The stoppage must be perceptible and must last for an appreciable period of time. As Lord Ellenborough put it in Baker v. Towry, 1816:1 "It is not merely touching the ground that constitutes stranding. If the ship touches and runs, that circumstance is not to be regarded; but if she is forced ashore, or driven on a bank and remains for any time on the ground, this is stranding without reference to the degree of damage she may thereby sustain." In the case then before the court the vessel had been fifteen to twenty minutes on the ground. In another case Lord Ellenborough more closely defined his idea of what he meant by "remaining for any time on the ground." In M'Dougle v. Royal Exchange, 1815,2 a vessel coming out of harbour fell over on her beam ends, and after so remaining for one minute and a half floated off and proceeded on her voyage. Lord Ellenborough decided that this was NO stranding.
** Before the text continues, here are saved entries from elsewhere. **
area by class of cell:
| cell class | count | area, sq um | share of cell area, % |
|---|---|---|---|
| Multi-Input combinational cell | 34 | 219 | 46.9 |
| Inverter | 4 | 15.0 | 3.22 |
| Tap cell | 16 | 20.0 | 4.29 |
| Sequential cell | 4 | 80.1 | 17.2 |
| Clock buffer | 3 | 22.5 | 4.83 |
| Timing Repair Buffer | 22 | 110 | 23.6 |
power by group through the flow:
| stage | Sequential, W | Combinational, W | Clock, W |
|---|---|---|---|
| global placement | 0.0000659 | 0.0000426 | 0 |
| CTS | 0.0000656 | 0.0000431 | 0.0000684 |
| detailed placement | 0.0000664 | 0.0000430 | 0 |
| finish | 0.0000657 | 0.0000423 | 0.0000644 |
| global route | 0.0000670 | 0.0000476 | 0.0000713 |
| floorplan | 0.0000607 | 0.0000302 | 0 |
**config.mk**
```make
export PLATFORM = sky130hd
export DESIGN_NAME = mmq_ctrl
export DESIGN_NICKNAME = d
export VERILOG_FILES = /design/src/rtl/core/assert_macros.svh /design/src/rtl/core/mmq_pkg.sv /design/src/rtl/core/mmq_ctrl.sv
export SDC_FILE = /design/constraint.sdc
export NUM_CORES = 1
export LEC_CHECK = 0
export BUFFER_PORTS_ARGS = -buffer_cell sky130_fd_sc_hd__buf_2
export CELL_PAD_IN_SITES_DETAIL_PLACEMENT = 1
export CELL_PAD_IN_SITES_GLOBAL_PLACEMENT = 1
export CORE_MARGIN = 5
export CORE_UTILIZATION = 25
export DETAILED_ROUTE_END_ITERATION = 6
export GPL_TIMING_DRIVEN = 0
export PLACE_DENSITY_LB_ADDON = 0.1
export SLEW_MARGIN = 10
export SYNTH_ARGS = -nofsm -noshare
export SYNTH_HDL_FRONTEND = slang
export SYNTH_SLANG_ARGS = --single-unit
```
**constraint.sdc**
```tcl
create_clock -name i_clk -period 1.01 [get_ports i_clk]
set_input_delay 0.101 -clock i_clk [delete_from_list [all_inputs] [get_ports i_clk]]
set_output_delay 0.101 -clock i_clk [all_outputs]
set_load 0.005 [all_outputs]
```
**src/rtl/core/assert_macros.svh**
```systemverilog
// Assertion macros shared by the min/max queue RTL.
// Needs i_clk, and for MMQ_ASSERT also i_rst_n, in the scope of each use.
`ifndef ASSERT_MACROS_SVH
`define ASSERT_MACROS_SVH

// check while out of reset
`define MMQ_ASSERT(lbl, prop, msg) \
    lbl: assert property (@(posedge i_clk) disable iff (!i_rst_n) prop) else $error(msg);

// check at every edge, reset included
`define MMQ_ASSERT_ALWAYS(lbl, prop, msg) \
    lbl: assert property (@(posedge i_clk) prop) else $error(msg);

`endif

```
**src/rtl/core/mmq_pkg.sv**
```systemverilog
// Types and constants of the min/max queue.
// No dependencies; used by mmq_ctrl, mmq_dp and min_max_queue_core.
package mmq_pkg;

    localparam int VALUE_W    = 16;
    localparam int TAG_W      = 16;
    localparam int COUNT_W    = 7;
    localparam int IN_DATA_W  = 32;
    localparam int OUT_DATA_W = 112;

    localparam logic CMD_PUSH = 1'b0;
    localparam logic CMD_POP  = 1'b1;

    typedef struct packed {
        logic signed [VALUE_W-1:0] value;
        logic        [TAG_W-1:0]   tag;
        logic signed [VALUE_W-1:0] hi;
        logic signed [VALUE_W-1:0] lo;
    } t_entry;

    typedef struct packed {
        logic load;
        logic reject;
        logic push_wr;
        logic pop_out;
        logic out_top_ld;
        logic move_start;
        logic move_rd;
        logic move_wr;
        logic move_end;
        logic emit;
    } t_dp_cmd;

    typedef struct packed {
        logic is_pop;
        logic empty;
        logic full;
        logic out_zero;
        logic in_one;
        logic idx_one;
    } t_dp_sts;

endpackage

```
**src/rtl/core/mmq_ctrl.sv**
```systemverilog
// Sequencer of the min/max queue: request handshake and command steps.
// Depends on mmq_pkg; drives mmq_dp through t_dp_cmd.
module mmq_ctrl
    import mmq_pkg::*;
(
    input  logic    i_clk,
    input  logic    i_rst_n,
    input  logic    i_s_tvalid,
    output logic    o_s_tready,
    output logic    o_m_tvalid,
    input  logic    i_m_tready,
    input  t_dp_sts i_sts,
    output t_dp_cmd o_cmd
);

    localparam logic [2:0] S_IDLE      = 3'd0;
    localparam logic [2:0] S_EXEC      = 3'd1;
    localparam logic [2:0] S_OUT_LD    = 3'd2;
    localparam logic [2:0] S_MOVE      = 3'd3;
    localparam logic [2:0] S_MOVE_LAST = 3'd4;
    localparam logic [2:0] S_EMIT      = 3'd5;

    logic [2:0] r_state;
    logic [2:0] n_state;
    logic       r_m_valid;
    logic       n_m_valid;

    always_comb begin
        n_state = r_state;
        o_cmd   = '0;
        case (r_state)
            S_IDLE: begin
                if (i_s_tvalid) begin
                    o_cmd.load = 1'b1;
                    n_state    = S_EXEC;
                end
            end
            S_EXEC: begin
                if (i_sts.is_pop) begin
                    if (i_sts.empty) begin
                        o_cmd.reject = 1'b1;
                        n_state      = S_EMIT;
                    end else if (!i_sts.out_zero) begin
                        o_cmd.pop_out = 1'b1;
                        n_state       = S_OUT_LD;
                    end else if (i_sts.in_one) begin
                        o_cmd.move_end = 1'b1;
                        n_state        = S_EMIT;
                    end else begin
                        o_cmd.move_start = 1'b1;
                        n_state          = S_MOVE;
                    end
                end else begin
                    if (i_sts.full) begin
                        o_cmd.reject = 1'b1;
                    end else begin
                        o_cmd.push_wr = 1'b1;
                    end
                    n_state = S_EMIT;
                end
            end
            S_OUT_LD: begin
                o_cmd.out_top_ld = 1'b1;
                n_state          = S_EMIT;
            end
            S_MOVE: begin
                o_cmd.move_rd = 1'b1;
                o_cmd.move_wr = 1'b1;
                if (i_sts.idx_one) begin
                    n_state = S_MOVE_LAST;
                end
            end
            S_MOVE_LAST: begin
                o_cmd.move_wr  = 1'b1;
                o_cmd.move_end = 1'b1;
                n_state        = S_EMIT;
            end
            S_EMIT: begin
                if (!r_m_valid || i_m_tready) begin
                    o_cmd.emit = 1'b1;
                    n_state    = S_IDLE;
                end
            end
            default: begin
                n_state = S_IDLE;
            end
        endcase
    end

    always_comb begin
        if (o_cmd.emit) begin
            n_m_valid = 1'b1;
        end else if (i_m_tready) begin
            n_m_valid = 1'b0;
        end else begin
            n_m_valid = r_m_valid;
        end
    end

    always_ff @(posedge i_clk) begin
        if (!i_rst_n) begin
            r_state   <= S_IDLE;
            r_m_valid <= 1'b0;
        end else begin
            r_state   <= n_state;
            r_m_valid <= n_m_valid;
        end
    end

    assign o_s_tready = (r_state == S_IDLE);
    assign o_m_tvalid = r_m_valid;

endmodule

```
**config.mk**
```make
export PLATFORM = sky130hd
export DESIGN_NAME = dfr_canon
export DESIGN_NICKNAME = d
export VERILOG_FILES = /design/src/hw/rtl/dfr_pkg.sv /design/src/hw/rtl/dfr_cell.sv /design/src/hw/rtl/dfr_canon.sv
export SDC_FILE = /design/constraint.sdc
export NUM_CORES = 1
export LEC_CHECK = 0
export BUFFER_PORTS_ARGS = -buffer_cell sky130_fd_sc_hd__buf_2
export CAP_MARGIN = 10
export CORE_UTILIZATION = 35
export CTS_CLUSTER_DIAMETER = 150
export CTS_CLUSTER_SIZE = 10
export DETAILED_ROUTE_END_ITERATION = 7
export HOLD_SLACK_MARGIN = 0.1
export SYNTH_ARGS = -nofsm -noshare
export SYNTH_HDL_FRONTEND = slang
export SYNTH_HIERARCHICAL = 1
export SYNTH_SLANG_ARGS = --single-unit
```
**constraint.sdc**
```tcl
create_clock -name clk -period 5.5 [get_ports clk]
set_input_delay 0.55 -clock clk [delete_from_list [all_inputs] [get_ports clk]]
set_output_delay 0.55 -clock clk [all_outputs]
set_load 0.1 [all_outputs]
```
He said: "To use a vulgar phrase, which has been applied to this subject, if it is touch and go with the ship there is no stranding. It cannot be enough that the ship lay for a few moments on her beam ends. Every striking must necessarily produce a retardation of the ship's

1

I Stark 436.

2

4 Camp. 283.

motion. If by the force of the elements she is run aground and becomes stationary, it is immaterial whether this be on piles or on rocks or on the seashore, but a mere striking will not do wheresoever that may happen." Later in the same judgment he said: "I take it that stranding in its fair legal sense implies a settling of the ship,1 some resting or interruption of the voyage, so that the ship may pro tempore be considered as wrecked; from which misfortune a great deal of damage does frequently occur." The decisions, therefore, determine that to constitute a strand a stoppage of something between one and a half and fifteen minutes must occur.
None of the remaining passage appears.